You can make tidy profits by investing in a house that needs a little repair and renovation and selling it later, provided you follow the right plan. However, the problem is that many people lack the required capital or motivation to renovate an abandoned real estate; a majority of investors prefer buying a turn-key or ‘move-in ready’ home that is ready for occupancy. Nonetheless, there is no denying the amount of profits to be realized from house renovation projects.
Often, the most financially-promising properties require huge resource injection to improve their physical condition and appearance when readying them for the market. Some of the major but common types of housing repair likely to attract high costs include roofing repair, rewiring and revamping the heating systems. Whatever you do, you must carefully control your bills to ensure you remain within your budget.
What Is The Difference Between A Bridging Loan And A Standard Loan?
A bridging loan allows the borrower access to quick financing to meet their short-term needs. There are less bureaucracies and formalities securing a bridging loan compared to the standard loan type like a mortgage; for this reason, bridging loans tend to have higher interest rates. Bridging loans have a shorter repayment duration compared to standard loans; you will have fewer months to repay your bridging loan.
Property developers and owners can swiftly and easily access money through bridging loans to finance housing renovations. This is primarily one of the reasons why bridging loans have become a popular and attractive financing option for renovation projects with strict timelines. To achieve success, the value of the renovated house must be above the cost of repair and interest on the loan. Additionally, the property developer expects to lock in a profit after selling the upgraded house.
Why Is A Bridging Loan Ideal For Property Renovation?
Most high-street credit providers are unwilling to extend renovation mortgages to property developers or owners doing minor repair works on abandoned living spaces and buildings. Usually, limits for these mortgages are between 80-95% of the property’s open market value. However, mortgage funds can take considerable time before they are released to the property developer/borrower. Additionally, the lender is likely to escrow a portion of the loan funds until the necessary renovation works are complete.
To most traditional lenders, the financing of huge renovation properties to ameliorate their inhabitable conditions is a high-risk venture. This is one of the main reasons why developers struggle or fail to land a traditional financier to back their property renovations. Also, if a developer manages to secure a loan from a high-street lender, the bank releases the funds as construction works continue according to the schedule.

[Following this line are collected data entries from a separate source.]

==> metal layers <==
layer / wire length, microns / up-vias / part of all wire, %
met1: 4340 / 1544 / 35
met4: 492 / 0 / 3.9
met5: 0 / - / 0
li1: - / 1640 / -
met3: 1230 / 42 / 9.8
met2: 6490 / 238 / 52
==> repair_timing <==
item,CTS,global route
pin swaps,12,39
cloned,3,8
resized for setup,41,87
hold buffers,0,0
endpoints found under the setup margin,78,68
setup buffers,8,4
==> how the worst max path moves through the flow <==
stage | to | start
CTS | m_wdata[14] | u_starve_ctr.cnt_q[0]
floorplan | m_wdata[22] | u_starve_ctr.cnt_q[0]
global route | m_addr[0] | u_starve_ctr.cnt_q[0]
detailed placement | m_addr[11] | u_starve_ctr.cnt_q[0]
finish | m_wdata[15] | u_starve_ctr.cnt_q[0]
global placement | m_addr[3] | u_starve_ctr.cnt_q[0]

It is much easier to secure bridging loans considering the documentation process and bureaucracies are minimal. At the same time, the lender is willing to offer a higher Loan-To-Value (L.T.V), allowing property developers to quickly get the whole amount of loan funds they need and to be repaid over 4 to 12 months. Easy access to adequate financing is the best way to ensure the property renovation is completed as per the project’s objectives.
How Much Money Can I Get Through A Bridging Loan?
You will be forgiven for thinking you get a lower amount of money through a bridging loan to make up for the fact that it is easy to secure this type of loan. Nothing can be further from the truth; for instance, we are willing to advance loans from £100k to £2m. That is not all, usually, we release funds into the borrower’s account a week after the loan request is approved.
The whole process for issuance of bridging loans is streamlined with the everyday property renovation business in mind. There is very little red tape during the loan application process compared to the conventional type of mortgage. At the same time, the loan processing duration for bridging loans is considerably shorter.
Additionally, at Apex Bridging, we do not require a credit check for our clients, and we evaluate each case on its own.
What To Consider Before Applying For A Bridging Loan
Before taking the bridging loan, it is best to plan how you will repay the loan because it has a relatively short repayment duration. Luckily, most lenders are willing to customize a bridging loan’s repayment schedule according to your income projection. However, you must clear the balance within 4 to 12 months. Therefore, ensure you completely evaluate your finances to determine if and when you can realistically retire the loan.
Also note, residential bridging loans have comparatively higher interest rates because short-term loans are intrinsically high-risk instruments compared to high-street debts. You will need to know your expected income upon the sale of the renovated house to ensure the costs, including financing costs, do not wipe away your profits.